The workflow for modern scientific research always seems so amateurish from the perspective of basic software development.

> We set up a video meeting, and decided that Susanne would go through simulations, and I would go through my old data, if I could dig them up. That was a challenge. Only months before, my current university had suffered a cyberattack, and access to my back-up drive was prohibited at first. ... I spent a week piecing together the necessary files and coding a pipeline to reproduce the original findings. To my horror, I also reproduced the problem that Susanne had found. The main issue was that I had used the same data for selection and comparison, a circularity that crops up again and again.

The proper solution would be to publish the code along with the paper so that others could directly review it. Ideally, the raw data would also be published, but there might be privacy issues with that. Peer review for journals is supposed to catch these type of workflow problems, but just throwing the code & paper up onto GitHub would probably be more effective than publishing just the paper and waiting for others to catch the problem.


My lab practice is to publish the repo path and the full hash of the commit that gave the results in the paper. The repo might have subsequent bug fixes, new code or data, etc. But you can get and run the exact code & data that the claims are based on if you wish.

The published paper contains the hash printed in the text.


I partially blame software infrastructure here.

I've tried to do reproducible research, but just setting something up when I get the exact version of GCC, python and python packages I want, in such a way I can get the same versions 2 years later, is a collosal pain.

Just dumping a pile of code people won't be able to run isn't super useful, and becomes a source of continous complaints and requests for fixes.


You might be interested in using Guix [1] for reproducible research, as is reported earlier (for genomics analysis) [2] and still actively developed [3].

As a bonus, Guix and Nix [4] allow for modular and composable pipelines, where you can swap different components (such as to upgrade Python from 3.8 to 3.9, or to enable certain optimizations for some Python libraries, or to run on MacOS and Linux while keeping the whole stack more or less the same), which would be more difficult to do reproducibly with other tools such as Docker (composing Guix or Nix functions are easier than composing DOCKERFILE or Docker Compose).

[1]: https://ambrevar.xyz/guix-advance/

[2]: https://academic.oup.com/gigascience/article/7/12/giy123/511...

[3]: https://hpc.guix.info/blog/2020/11/hpc-reproducible-research...

[4]: https://builtwithnix.org/


When you publish the code, the chances of someone getting it to run increases from 0% to a much much higher number. Maybe 50% of those who really try can get it done. That it is hard to get to 100% does not at all invalidate this value.

It is fine to not do much support and bugfixing on such a codebase - but one should make sure to state it clearly in the documentation.

I try out published research code (in machine learning) all the time. Almost every time I have to debug and fix things. But in a couple of hours or days I can usually get it fixed, normally without any help. That is a shorter time than it take (in the best case) to even ask for access to code from a researcher.

Reduce barriers to entry. Make it easy for others to build on your work. Your chances of impact and value created from your work will be higher.
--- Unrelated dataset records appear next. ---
## config.mk

```make
export PLATFORM = sky130hd
export DESIGN_NAME = msx_slots
export DESIGN_NICKNAME = d
export VERILOG_FILES = /design/src/common/msx_pkg.sv /design/src/slots/slot_expander.sv /design/src/slots/slot_layout_table.sv /design/src/mappers/mapper_bank.sv /design/src/logic/sdram_request.sv /design/src/logic/msx_slots.sv
export SDC_FILE = /design/constraint.sdc
export NUM_CORES = 2
export LEC_CHECK = 0
export BUFFER_PORTS_ARGS = -buffer_cell sky130_fd_sc_hd__clkbuf_2
export CORE_ASPECT_RATIO = 1.25
export CORE_MARGIN = 8
export CORE_UTILIZATION = 45
export CTS_CLUSTER_DIAMETER = 80
export DETAILED_ROUTE_END_ITERATION = 12
export GPL_TIMING_DRIVEN = 0
export HOLD_SLACK_MARGIN = 0.08
export PLACE_DENSITY = 0.65
export REMOVE_ABC_BUFFERS = 1
export SYNTH_ARGS = -nofsm -noshare
export SYNTH_HDL_FRONTEND = slang
export SYNTH_SLANG_ARGS = --single-unit
```

## constraint.sdc

```tcl
create_clock -name clk_sdram -period 40.7 [get_ports clk_sdram]
set_clock_uncertainty 0.05 [all_clocks]
set_input_delay 6.105 -clock clk_sdram [delete_from_list [all_inputs] [get_ports clk_sdram]]
set_output_delay 6.105 -clock clk_sdram [all_outputs]
set_load 0.02 [all_outputs]
```

## src/common/msx_pkg.sv

```systemverilog
package msx_pkg;

    localparam int addr_w         = 27;     // Flat SDRAM address space
    localparam int layout_entries = 64;     // Slot x subslot x page
    localparam int region_entries = 16;
    localparam int kind_w         = 2;
    localparam int ref_w          = 4;      // Region reference
    localparam int blocks_w       = 8;      // Region size in 16K blocks
    localparam int page_w         = 14;     // 16K page / block
    localparam int bank8_w        = 13;     // 8K bank window of ascii8

    // Two cartridge bank sets, picked by bit 0 of the region reference
    localparam int cart_w   = 1;
    localparam int cart_bit = 0;

    // Mapper kinds
    localparam logic [kind_w-1:0] kind_none    = 2'd0;
    localparam logic [kind_w-1:0] kind_linear  = 2'd1;  // Plain RAM or ROM
    localparam logic [kind_w-1:0] kind_ascii8  = 2'd2;
    localparam logic [kind_w-1:0] kind_ascii16 = 2'd3;

    // Layout word, kind in 5:4 and region reference in 3:0
    localparam int layout_w        = 6;
    localparam int layout_kind_lsb = 4;
    localparam int layout_ref_lsb  = 0;

    // Region word, base 26:0, blocks 34:27, read-only 35
    localparam int region_w          = 36;
    localparam int region_base_lsb   = 0;
    localparam int region_blocks_lsb = 27;
    localparam int region_ro_bit     = 35;

    localparam logic [15:0] expander_addr = 16'hFFFF;  // Secondary slot register
    localparam logic [7:0]  unmapped_data = 8'hFF;

    // Request sequencer states
    localparam logic [1:0] st_idle   = 2'd0;
    localparam logic [1:0] st_decide = 2'd1;  // Captured, lookups settle
    localparam logic [1:0] st_mem    = 2'd2;  // Waiting for mem_ready
    localparam logic [1:0] st_done   = 2'd3;  // cpu_ready cycle

endpackage

```

## src/slots/slot_expander.sv

```systemverilog
module slot_expander (
    input  logic        clk_sdram,
    input  logic        rst_n,
    input  logic [1:0]  active_slot,
    input  logic [3:0]  expander_en,   // One bit per primary slot
    input  logic [15:0] req_addr,
    input  logic        req_wr,
    input  logic [7:0]  req_wdata,
    input  logic        req_take,
    output logic        hit,
    output logic [1:0]  subslot,
    output logic [7:0]  rdata
);

    logic [7:0] sub_reg [4];  // Secondary slot register per primary slot
    logic [7:0] cur_reg;

    assign cur_reg = sub_reg[active_slot];

    // FFFF belongs to the expander only on an expanded slot
    assign hit = expander_en[active_slot] && (req_addr == msx_pkg::expander_addr);

    always_ff @(posedge clk_sdram or negedge rst_n) begin
        if (!rst_n) begin
            for (int i = 0; i < 4; i++) begin
                sub_reg[i] <= 8'h00;
            end
        end else if (req_take && hit && req_wr) begin
            sub_reg[active_slot] <= req_wdata;
        end
    end

    // Two bits per 16K page, page taken from address 15:14
    always_comb begin
        if (!expander_en[active_slot]) begin
            subslot = 2'd0;                          // Flat slot, subslot 0
        end else begin
            subslot = cur_reg[2*req_addr[15:14] +: 2];
        end
    end

    assign rdata = ~cur_reg;  // Readback is inverted on MSX

endmodule

```

## src/slots/slot_layout_table.sv

```systemverilog
module slot_layout_table (
    input  logic                         clk_sdram,
    input  logic                         rst_n,
    input  logic                         cfg_we,
    input  logic                         cfg_sel,        // 0 layout, 1 region
    input  logic [5:0]                   cfg_index,
    input  logic [msx_pkg::region_w-1:0] cfg_data,
    input  logic [5:0]                   layout_id,      // {slot, subslot, page}
    output logic [msx_pkg::kind_w-1:0]   kind,
    output logic [msx_pkg::ref_w-1:0]    region_ref,
    output logic [msx_pkg::addr_w-1:0]   region_base,
    output logic [msx_pkg::blocks_w-1:0] region_blocks,
    output logic                         region_ro
);

    logic [msx_pkg::layout_w-1:0]       layout_mem [msx_pkg::layout_entries];
    logic [msx_pkg::layout_entries-1:0] layout_set;  // Entry has been loaded
    logic [msx_pkg::region_w-1:0]       region_mem [msx_pkg::region_entries];
    logic [msx_pkg::layout_w-1:0]       entry;
    logic [msx_pkg::region_w-1:0]       region;

    always_ff @(posedge clk_sdram or negedge rst_n) begin
        if (!rst_n) begin
            layout_set <= '0;
        end else if (cfg_we && !cfg_sel) begin
            layout_set[cfg_index] <= 1'b1;
        end
    end

    // Table storage
    always_ff @(posedge clk_sdram) begin
        if (cfg_we && !cfg_sel) begin
            layout_mem[cfg_index] <= cfg_data[msx_pkg::layout_w-1:0];
        end
        if (cfg_we && cfg_sel) begin
            region_mem[cfg_index[msx_pkg::ref_w-1:0]] <= cfg_data;  // 16 regions
        end
    end

    assign entry = layout_mem[layout_id];

    // Unloaded entries decode as unmapped
    always_comb begin
        if (layout_set[layout_id]) begin
            kind       = entry[msx_pkg::layout_kind_lsb +: msx_pkg::kind_w];
            region_ref = entry[msx_pkg::layout_ref_lsb +: msx_pkg::ref_w];
        end else begin
            kind       = msx_pkg::kind_none;
            region_ref = '0;
        end
    end

    // Second level, region referenced by the entry
    assign region        = region_mem[region_ref];
    assign region_base   = region[msx_pkg::region_base_lsb +: msx_pkg::addr_w];
    assign region_blocks = region[msx_pkg::region_blocks_lsb +: msx_pkg::blocks_w];
    assign region_ro     = region[msx_pkg::region_ro_bit];

endmodule

```

## src/mappers/mapper_bank.sv

```systemverilog
module mapper_bank (
    input  logic                       clk_sdram,
    input  logic                       rst_n,
    input  logic [msx_pkg::kind_w-1:0] kind,
    input  logic [msx_pkg::cart_w-1:0] cart,
    input  logic [15:0]                req_addr,
    input  logic                       req_wr,
    input  logic [7:0]                 req_wdata,
    input  logic                       req_take,
    output logic                       reg_hit,    // Bank register write
    output logic [msx_pkg::addr_w-1:0] offset      // Offset inside the region
);

    logic [7:0] bank8  [2**msx_pkg::cart_w][4];  // ascii8 banks per cartridge
    logic [7:0] bank16 [2**msx_pkg::cart_w][2];  // ascii16 banks per cartridge
    logic [1:0] win;                             // 8K window inside 4000-BFFF
    logic       hit8;
    logic       hit16;
    logic [7:0] sel8;
    logic [7:0] sel16;

    // Address relative to 4000, so pages 1-2 map banks 0-3
    assign win = req_addr[14:13] - 2'b10;

    // ascii8 registers in 6000-7FFF
    assign hit8 = (kind == msx_pkg::kind_ascii8) && (req_addr[15:13] == 3'b011);

    // ascii16 registers in 6000-67FF and 7000-77FF
    assign hit16 = (kind == msx_pkg::kind_ascii16) && (req_addr[15:13] == 3'b011)
                   && !req_addr[11];

    assign reg_hit = req_wr && (hit8 || hit16);

    always_ff @(posedge clk_sdram or negedge rst_n) begin
        if (!rst_n) begin
            for (int c = 0; c < 2**msx_pkg::cart_w; c++) begin
                for (int b = 0; b < 4; b++) begin
                    bank8[c][b] <= 8'(b);          // Banks start at their index
                end
                bank16[c][0] <= 8'd0;
                bank16[c][1] <= 8'd1;
            end
        end else if (req_take && reg_hit) begin
            if (hit8) begin
                bank8[cart][req_addr[12:11]] <= req_wdata;  // Bits 12:11 pick bank
            end else begin
                bank16[cart][req_addr[12]] <= req_wdata;   // 6xxx bank 0, 7xxx bank 1
            end
        end
    end

    assign sel8  = bank8[cart][win];
    assign sel16 = bank16[cart][win[1]];

    // Bank times bank size plus in-bank address
    always_comb begin
        case (kind)
            msx_pkg::kind_ascii8: begin
                offset = msx_pkg::addr_w'({sel8, req_addr[msx_pkg::bank8_w-1:0]});
            end
            msx_pkg::kind_ascii16: begin
                offset = msx_pkg::addr_w'({sel16, req_addr[msx_pkg::page_w-1:0]});
            end
            msx_pkg::kind_linear: begin
                offset = msx_pkg::addr_w'(req_addr);  // Page x 16K plus 13:0
            end
            default: begin
                offset = '0;                          // Unmapped
            end
        endcase
    end

endmodule

```

## src/logic/sdram_request.sv

```systemverilog
module sdram_request (
    input  logic                         clk_sdram,
    input  logic                         rst_n,
    // CPU side
    input  logic                         cpu_valid,
    input  logic [15:0]                  cpu_addr,
    input  logic                         cpu_wr,
    input  logic [7:0]                   cpu_wdata,
    output logic                         cpu_ready,
    output logic [7:0]                   cpu_rdata,
    // Captured request for the lookups
    output logic [15:0]                  req_addr,
    output logic                         req_wr,
    output logic [7:0]                   req_wdata,
    output logic                         req_take,
    // Lookup results
    input  logic                         exp_hit,
    input  logic [7:0]                   exp_rdata,
    input  logic [msx_pkg::kind_w-1:0]   kind,
    input  logic                         reg_hit,
    input  logic [msx_pkg::addr_w-1:0]   region_base,
    input  logic [msx_pkg::blocks_w-1:0] region_blocks,
    input  logic                         region_ro,
    input  logic [msx_pkg::addr_w-1:0]   offset,
    // Memory side
    output logic                         mem_valid,
    output logic [msx_pkg::addr_w-1:0]   mem_addr,
    output logic                         mem_wr,
    output logic [7:0]                   mem_wdata,
    input  logic                         mem_ready,
    input  logic [7:0]                   mem_rdata
);

    logic [1:0]                                    state;
    logic                                          fast;  // No memory cycle
    logic [msx_pkg::addr_w-msx_pkg::page_w-1:0]    blk;   // Wrapped 16K block

    assign req_take  = (state == msx_pkg::st_decide);  // One cycle per request
    assign cpu_ready = (state == msx_pkg::st_done);

    // Expander, unmapped, bank register and read-only writes end here
    assign fast = exp_hit || (kind == msx_pkg::kind_none) || reg_hit
                  || (req_wr && region_ro);

    // Offset wraps modulo the region size, block index only
    always_comb begin
        if (region_blocks == '0) begin
            blk = offset[msx_pkg::addr_w-1:msx_pkg::page_w];
        end else begin
            blk = offset[msx_pkg::addr_w-1:msx_pkg::page_w] % region_blocks;
        end
    end

    always_ff @(posedge clk_sdram or negedge rst_n) begin
        if (!rst_n) begin
            state     <= msx_pkg::st_idle;
            mem_valid <= 1'b0;
        end else begin
            case (state)
                msx_pkg::st_idle: begin
                    if (cpu_valid) state <= msx_pkg::st_decide;
                end
                msx_pkg::st_decide: begin
                    if (fast) begin
                        state <= msx_pkg::st_done;
                    end else begin
                        state     <= msx_pkg::st_mem;
                        mem_valid <= 1'b1;        // Held until mem_ready
                    end
                end
                msx_pkg::st_mem: begin
                    if (mem_ready) begin
                        mem_valid <= 1'b0;
                        state     <= msx_pkg::st_done;
                    end
                end
                default: state <= msx_pkg::st_idle;  // cpu_valid drops now
            endcase
        end
    end

    // Request and memory payload
    always_ff @(posedge clk_sdram) begin
        if (state == msx_pkg::st_idle && cpu_valid) begin
            req_addr  <= cpu_addr;
            req_wr    <= cpu_wr;
            req_wdata <= cpu_wdata;
        end
        if (state == msx_pkg::st_decide) begin
            mem_addr  <= region_base + {blk, offset[msx_pkg::page_w-1:0]};
            mem_wr    <= req_wr;
            mem_wdata <= req_wdata;
            cpu_rdata <= exp_hit ? exp_rdata : msx_pkg::unmapped_data;
        end
        if (state == msx_pkg::st_mem && mem_ready) begin
            cpu_rdata <= mem_rdata;                // Transfer cycle data
        end
    end

endmodule

```

## src/logic/msx_slots.sv

```systemverilog
module msx_slots (
    input  logic                         clk_sdram,
    input  logic                         rst_n,
    // CPU side
    input  logic                         cpu_valid,
    input  logic [15:0]                  cpu_addr,
    input  logic                         cpu_wr,
    input  logic [7:0]                   cpu_wdata,
    output logic                         cpu_ready,
    output logic [7:0]                   cpu_rdata,
    // Table configuration
    input  logic                         cfg_we,
    input  logic                         cfg_sel,
    input  logic [5:0]                   cfg_index,
    input  logic [msx_pkg::region_w-1:0] cfg_data,
    // SDRAM side
    output logic                         mem_valid,
    output logic [msx_pkg::addr_w-1:0]   mem_addr,
    output logic                         mem_wr,
    output logic [7:0]                   mem_wdata,
    input  logic                         mem_ready,
    input  logic [7:0]                   mem_rdata,
    // Slot selection
    input  logic [1:0]                   active_slot,
    input  logic [3:0]                   expander_en
);

    logic [15:0]                  req_addr;
    logic                         req_wr;
    logic [7:0]                   req_wdata;
    logic                         req_take;
    logic                         exp_hit;
    logic [1:0]                   subslot;
    logic [7:0]                   exp_rdata;
    logic [5:0]                   layout_id;
    logic [msx_pkg::kind_w-1:0]   kind;
    logic [msx_pkg::ref_w-1:0]    region_ref;
    logic [msx_pkg::addr_w-1:0]   region_base;
    logic [msx_pkg::blocks_w-1:0] region_blocks;
    logic                         region_ro;
    logic                         reg_hit;
    logic [msx_pkg::addr_w-1:0]   offset;

    assign layout_id = {active_slot, subslot, req_addr[15:14]};  // Slot, subslot, page

    slot_expander expander_i (
        .clk_sdram   (clk_sdram),
        .rst_n       (rst_n),
        .active_slot (active_slot),
        .expander_en (expander_en),
        .req_addr    (req_addr),
        .req_wr      (req_wr),
        .req_wdata   (req_wdata),
        .req_take    (req_take),
        .hit         (exp_hit),
        .subslot     (subslot),
        .rdata       (exp_rdata)
    );

    slot_layout_table table_i (
        .clk_sdram     (clk_sdram),
        .rst_n         (rst_n),
        .cfg_we        (cfg_we),
        .cfg_sel       (cfg_sel),
        .cfg_index     (cfg_index),
        .cfg_data      (cfg_data),
        .layout_id     (layout_id),
        .kind          (kind),
        .region_ref    (region_ref),
        .region_base   (region_base),
        .region_blocks (region_blocks),
        .region_ro     (region_ro)
    );

    // Cartridge bank set from bit 0 of the region reference
    mapper_bank mapper_i (
        .clk_sdram (clk_sdram),
        .rst_n     (rst_n),
        .kind      (kind),
        .cart      (region_ref[msx_pkg::cart_bit +: msx_pkg::cart_w]),
        .req_addr  (req_addr),
        .req_wr    (req_wr),
        .req_wdata (req_wdata),
        .req_take  (req_take),
        .reg_hit   (reg_hit),
        .offset    (offset)
    );

    sdram_request request_i (
        .clk_sdram     (clk_sdram),
        .rst_n         (rst_n),
        .cpu_valid     (cpu_valid),
        .cpu_addr      (cpu_addr),
        .cpu_wr        (cpu_wr),
        .cpu_wdata     (cpu_wdata),
        .cpu_ready     (cpu_ready),
        .cpu_rdata     (cpu_rdata),
        .req_addr      (req_addr),
        .req_wr        (req_wr),
        .req_wdata     (req_wdata),
        .req_take      (req_take),
        .exp_hit       (exp_hit),
        .exp_rdata     (exp_rdata),
        .kind          (kind),
        .reg_hit       (reg_hit),
        .region_base   (region_base),
        .region_blocks (region_blocks),
        .region_ro     (region_ro),
        .offset        (offset),
        .mem_valid     (mem_valid),
        .mem_addr      (mem_addr),
        .mem_wr        (mem_wr),
        .mem_wdata     (mem_wdata),
        .mem_ready     (mem_ready),
        .mem_rdata     (mem_rdata)
    );

endmodule

```

==> results.toml <==
[worst_setup_path]
end_kind = "register"
critPathRequiredTime_ps = 41100
worst_r2r_endpoint = "request_i.mem_addr[26]"
crit_path_start_kind = "input port"
critPathKind = "in2reg"
r2r-start = "request_i.req_addr[14]"
path_max_fanout = 65
slowest_delay_ps = 610
cp.arrival_ps = 38710
r2r_setup_slack_ps = 6540
crit_slowest_cell = "a221oi_1"
cp_num_buf_inv = 11
path_common_cell = "o21a_1"
reg2reg_depth = 143
crit_family = "compound AO/OA/AOI/OAI gates"

[placement]
gp_congestion = 0.927
place_area_um2 = 58400
io_buffers = 132
dpl_worst_slack_ps = -374
hpwlAfterDp_um = 100000
dpl.cell_count = 5565

[clock_network]
cts_tree = "yes"
hold_buffers = 0
numCtsBuffers = 115
clk_pin_slew_ps = 60
clk_path_buf_depth = 3
htree_levels = 3
cts_root_buf = "clkbuf_16"
clock-sinks = 1224
clk_latency_ps = 780

[global_route]
grt_pass1_wl_um = 222000
grt_max_degree = 103
antenna_found_initial = 10
grt_util_all_layers = 0.221
grt_pass1_vias = 34500
overflow = 0

[synthesis]
ys.flop_type = "edfxtp_1"
synth.most_common_cell = "edfxtp_1"
synthAdderAreaFrac = 0.0257
synthCells = 3938
synthTopCellsByArea = "edfxtp_1 (57%), dfrtp_1 (8.5%), mux2_2 (3.5%)"
ys_seq_elements = 1224
synth_top_cell_by_area = "edfxtp_1"
synth_top_family_by_area = "multiplexers"
ys_types = 107
netlist_top_cells_count = "edfxtp_1 (1,029), nand2_1 (454), nor2_1 (211)"
syn_avg_cell_area_um2 = 13.9
synth-simple-area-share = 0.0955
synth_xor_xnor_area_share = 0.00834
synth_edf_count = 1029
ys_seq_area_frac = 0.655
synthDominantCellAreaShare = 0.566
synthMuxAreaShare = 0.0979
synthArstFlopShare = 0.159
yosys_warnings = 0
synth_area_um2 = 54600
synth_compound_area_frac = 0.0969

[floorplan]
pin_count = 133
placementRows = 143
die_h_um = 406
die_w_um = 328
dieArea_um2 = 133000
core-area_um2 = 121000
initial_core_util = 0.452

[finish]
nets = 4299
final_cells = 5798
area_growth_pct = 13.9
nFillCells = 10000
postLayoutCellArea_um2 = 62200
drive_above_1_share = 0.191
largest_reg_flops = 576

[sta]
hold_violations = 0
fin_tns_setup_ps = 0
rsz0062_at_grt = "false"
final_max_slew_viol_count = 0
finalCriticalPeriod_ps = 38310
timing.final.crit_share = 0.941
tightestPinTransition_ps = 1310
relSlewSlack = 0.126
setup_viol = 0
max_freq_mhz = 26.1
fin_ws_ps = 2390

[drt]
drt_iter0_drc = 3733
route.detailed.drc = 0
wl_per_cell_um = 26.2
vias = 34900
dr.pass1.iters = 7
ant_nets = 0
viasPerCell = 6.03
drt-total-wl_um = 152000

[hold_path]
worstHoldStart = "table_i.layout_set[17]"
hp-class = "reg2reg"
hold_depth = 1
holdPathEnd = "table_i.layout_set[17]"

[run_status]
status = "finished, final reports clean"

[run]
maxCapViolCount = 0
## kinds of logic after synthesis
kind of cell	count (synthesis)
muxes	416
and+or+nand+nor	1105
other	1
DFF	1224
xor gates and xnor gates	52
buffers and inverters	266
AOI/OAI and AO/OA	763
adders and majority gates	111
## repair_timing
item | in CTS | in global routing
resized for setup | 0 | 15
setup endpoints to repair | 0 | 13
buffers inserted | 0 | 10
## cells in the final DEF, fill, tap and decap left out, types with 34 or more instances in the layout
master	Yosys	routed
clkbuf_2	0	123
o22ai_1	63	62
and3_1	36	36
a21oi_1	147	146
clkbuf_16	0	115
o211ai_1	34	34
mux2i_1	165	164
o21ai_0	132	131
ha_1	109	108
mux2_2	172	172
nor3_1	72	68
nand3_1	79	78
or2_2	75	75
inv_1	67	67
nand2_1	454	451
dfrtp_1	185	185
nor2_1	211	193
mux4_2	76	76
o21a_1	36	36
edfxtp_1	1029	1029
a31oi_1	36	35
## how the worst max path moves through the flow
| stage | startpoint | to | slack [ps] | cells past startpoint |
|---|---|---|---|---|
| 6_report | active_slot[1] | request_i.mem_addr[26] | 2390 | 144 |
| 5_1_grt | active_slot[1] | request_i.mem_addr[26] | 30 | 145 |
| 3_5_place_dp | active_slot[1] | request_i.mem_addr[26] | -370 | 143 |
| 3_3_place_gp | request_i.req_addr[14] | request_i.mem_addr[26] | -10680 | 130 |
| 4_1_cts | active_slot[1] | request_i.mem_addr[26] | 290 | 143 |
| 2_1_floorplan | active_slot[0] | request_i.mem_addr[26] | 2520 | 128 |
I have over a dozen open source projects, many where I am the major author :) Therefore, I also get significant numbers of complaining emails.

For a while my e-mail address was in a header in gcc's C++ standard library, in retrospect that was a seriously bad choice.


You could make a container with the pipeline and data set up to go. Also, ideally, you'd publicly host the Dockerfile or w/e build time config, too.


> Also, ideally, you'd publicly host the Dockerfile

Docker doesn't make it easy to produce a reproducible config. People commonly write Dockerfiles with stuff like this in them:

RUN apt-get install -y my-favourite-package

And then which version of my-favourite-package you get depends on what is the latest one on the update servers at a time. Maybe a new version is released tomorrow with a regression bug that breaks everything.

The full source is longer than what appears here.